::: Data for the task

`src/rtl/uart_pkg.sv`:
```
// Shared UART definitions: FSM state encoding, parity modes, line levels and a parity helper.
// Imported by both the transmitter and the receiver so framing stays consistent.
package uart_pkg;

  typedef enum logic [2:0] {
    TX_IDLE,
    TX_START,
    TX_DATA,
    TX_PARITY,
    TX_STOP
  } tx_state_e;

  typedef enum logic [1:0] {
    PARITY_NONE = 2'd0,
    PARITY_EVEN = 2'd1,
    PARITY_ODD  = 2'd2
  } parity_e;

  localparam logic LINE_IDLE = 1'b1;
  localparam logic START_BIT = 1'b0;
  localparam logic STOP_BIT  = 1'b1;

  // Word is zero-extended to 9 bits; the padding does not change the XOR.
  function automatic logic parity_bit(input parity_e mode, input logic [8:0] word);
    return (mode == PARITY_ODD) ? ~^word : ^word;
  endfunction

endpackage

```
`src/rtl/uart_fifo.sv`:
```
// Single-clock FIFO; head word is visible on pop_dat with zero latency, push/pop take effect at the edge.
// Push while full is ignored, pop while empty is ignored; full/empty/level come from registered occupancy.
module uart_fifo #(
  parameter int WIDTH = 8,
  parameter int DEPTH = 8
) (
  input  logic                     clk,
  input  logic                     rst,
  input  logic                     push,
  input  logic [WIDTH-1:0]         push_dat,
  input  logic                     pop,
  output logic [WIDTH-1:0]         pop_dat,
  output logic                     full,
  output logic                     empty,
  output logic [$clog2(DEPTH):0]   level
);

  localparam int AW = $clog2(DEPTH);
  localparam logic [AW:0] FULL_LVL = (AW+1)'(DEPTH);

  logic [WIDTH-1:0] mem [DEPTH];
  logic [AW-1:0]    wr_ptr;
  logic [AW-1:0]    rd_ptr;
  logic             push_ok;
  logic             pop_ok;

  assign full    = (level == FULL_LVL);
  assign empty   = (level == '0);
  assign push_ok = push && !full;
  assign pop_ok  = pop && !empty;
  assign pop_dat = mem[rd_ptr];

  always_ff @(posedge clk or posedge rst) begin
    if (rst) begin
      wr_ptr <= '0;
      rd_ptr <= '0;
      level  <= '0;
    end else begin
      if (push_ok) wr_ptr <= wr_ptr + 1'b1;
      if (pop_ok)  rd_ptr <= rd_ptr + 1'b1;
      case ({push_ok, pop_ok})
        2'b10:   level <= level + 1'b1;
        2'b01:   level <= level - 1'b1;
        default: ;
      endcase
    end
  end

  always_ff @(posedge clk) begin
    if (push_ok) mem[wr_ptr] <= push_dat;
  end

endmodule

```
`src/rtl/uart_tx_fifo.sv`:
```
// UART transmitter draining a TX FIFO; line outputs are registered one clk behind the FSM (write->start bit = 2 clks).
// Writes while full are dropped and raise sticky error; enable low aborts the frame but keeps queued words.
module uart_tx_fifo
  import uart_pkg::*;
#(
  parameter int CLKS_PER_BIT = 16,
  parameter int DATA_BITS    = 8,
  parameter int PARITY_MODE  = 0,
  parameter int STOP_BITS    = 1,
  parameter int FIFO_DEPTH   = 8
) (
  input  logic                          clk,
  input  logic                          rst,
  input  logic                          enable,
  input  logic                          write,
  input  logic [DATA_BITS-1:0]          data,
  input  logic                          clear_error,
  output logic                          full,
  output logic [$clog2(FIFO_DEPTH):0]   level,
  output logic                          tx,
  output logic                          busy,
  output logic                          done,
  output logic                          error
);

  if (CLKS_PER_BIT < 2 || DATA_BITS < 5 || DATA_BITS > 9 || PARITY_MODE < 0 || PARITY_MODE > 2 ||
      STOP_BITS < 1 || STOP_BITS > 2 || FIFO_DEPTH < 2 || (FIFO_DEPTH & (FIFO_DEPTH - 1)) != 0)
  begin : g_bad_params
    $error("uart_tx_fifo: illegal parameter combination");
  end

  localparam int DIV_W = $clog2(CLKS_PER_BIT);
  localparam int BIT_W = $clog2(DATA_BITS + 1);
  localparam logic [DIV_W-1:0] DIV_LAST  = DIV_W'(CLKS_PER_BIT - 1);
  localparam logic [BIT_W-1:0] DATA_LAST = BIT_W'(DATA_BITS - 1);
  localparam logic [BIT_W-1:0] STOP_LAST = BIT_W'(STOP_BITS - 1);
  localparam parity_e PAR_MODE = parity_e'(PARITY_MODE[1:0]);

  tx_state_e            state, state_n;
  logic [DIV_W-1:0]     div_cnt, div_n;
  logic [BIT_W-1:0]     bit_idx, bit_n;
  logic [DATA_BITS-1:0] shift_reg, shift_n;
  logic                 par_reg, par_n;
  logic                 tx_n, busy_n, done_n;
  logic                 bit_end, start_frame;
  logic                 fifo_pop, fifo_empty;
  logic [DATA_BITS-1:0] fifo_dat;

  uart_fifo #(.WIDTH(DATA_BITS), .DEPTH(FIFO_DEPTH)) u_fifo (
    .clk      (clk),
    .rst      (rst),
    .push     (write),
    .push_dat (data),
    .pop      (fifo_pop),
    .pop_dat  (fifo_dat),
    .full     (full),
    .empty    (fifo_empty),
    .level    (level)
  );

  assign bit_end = (div_cnt == DIV_LAST);

  always_comb begin
    state_n     = state;
    div_n       = div_cnt;
    bit_n       = bit_idx;
    shift_n     = shift_reg;
    par_n       = par_reg;
    fifo_pop    = 1'b0;
    start_frame = 1'b0;
    tx_n        = LINE_IDLE;
    busy_n      = 1'b0;
    done_n      = 1'b0;
    if (state != TX_IDLE) div_n = bit_end ? '0 : div_cnt + 1'b1;
    case (state)
      TX_IDLE: start_frame = enable && !fifo_empty;
      TX_START: begin
        tx_n   = START_BIT;
        busy_n = 1'b1;
        if (bit_end) begin
          state_n = TX_DATA;
          bit_n   = '0;
        end
      end
      TX_DATA: begin
        tx_n   = shift_reg[0];
        busy_n = 1'b1;
        if (bit_end) begin
          shift_n = shift_reg >> 1;
          if (bit_idx == DATA_LAST) begin
            bit_n   = '0;
            state_n = (PAR_MODE == PARITY_NONE) ? TX_STOP : TX_PARITY;
          end else begin
            bit_n = bit_idx + 1'b1;
          end
        end
      end
      TX_PARITY: begin
        tx_n   = par_reg;
        busy_n = 1'b1;
        if (bit_end) state_n = TX_STOP;
      end
      TX_STOP: begin
        tx_n   = STOP_BIT;
        busy_n = 1'b1;
        if (bit_end) begin
          if (bit_idx == STOP_LAST) begin
            done_n      = 1'b1;
            start_frame = enable && !fifo_empty;
            state_n     = TX_IDLE;
          end else begin
            bit_n = bit_idx + 1'b1;
          end
        end
      end
      default: state_n = TX_IDLE;
    endcase
    // Parity is captured at load time because the data shifts out destructively.
    if (start_frame) begin
      fifo_pop = 1'b1;
      shift_n  = fifo_dat;
      par_n    = parity_bit(PAR_MODE, 9'(fifo_dat));
      bit_n    = '0;
      div_n    = '0;
      state_n  = TX_START;
    end
    if (state != TX_IDLE && !enable) begin
      state_n  = TX_IDLE;
      div_n    = '0;
      bit_n    = '0;
      fifo_pop = 1'b0;
      tx_n     = LINE_IDLE;
      busy_n   = 1'b0;
      done_n   = 1'b0;
    end
  end

  always_ff @(posedge clk or posedge rst) begin
    if (rst) begin
      state     <= TX_IDLE;
      div_cnt   <= '0;
      bit_idx   <= '0;
      shift_reg <= '0;
      par_reg   <= 1'b0;
      tx        <= LINE_IDLE;
      busy      <= 1'b0;
      done      <= 1'b0;
      error     <= 1'b0;
    end else begin
      state     <= state_n;
      div_cnt   <= div_n;
      bit_idx   <= bit_n;
      shift_reg <= shift_n;
      par_reg   <= par_n;
      tx        <= tx_n;
      busy      <= busy_n;
      done      <= done_n;
      if (write && full)    error <= 1'b1;
      else if (clear_error) error <= 1'b0;
    end
  end

endmodule

```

::::::

Your instructions: Note which lines carry the word "registered" in the material, then copy each of them.

Problem solution:
// Push while full is ignored, pop while empty is ignored; full/empty/level come from registered occupancy.
// UART transmitter draining a TX FIFO; line outputs are registered one clk behind the FSM (write->start bit = 2 clks).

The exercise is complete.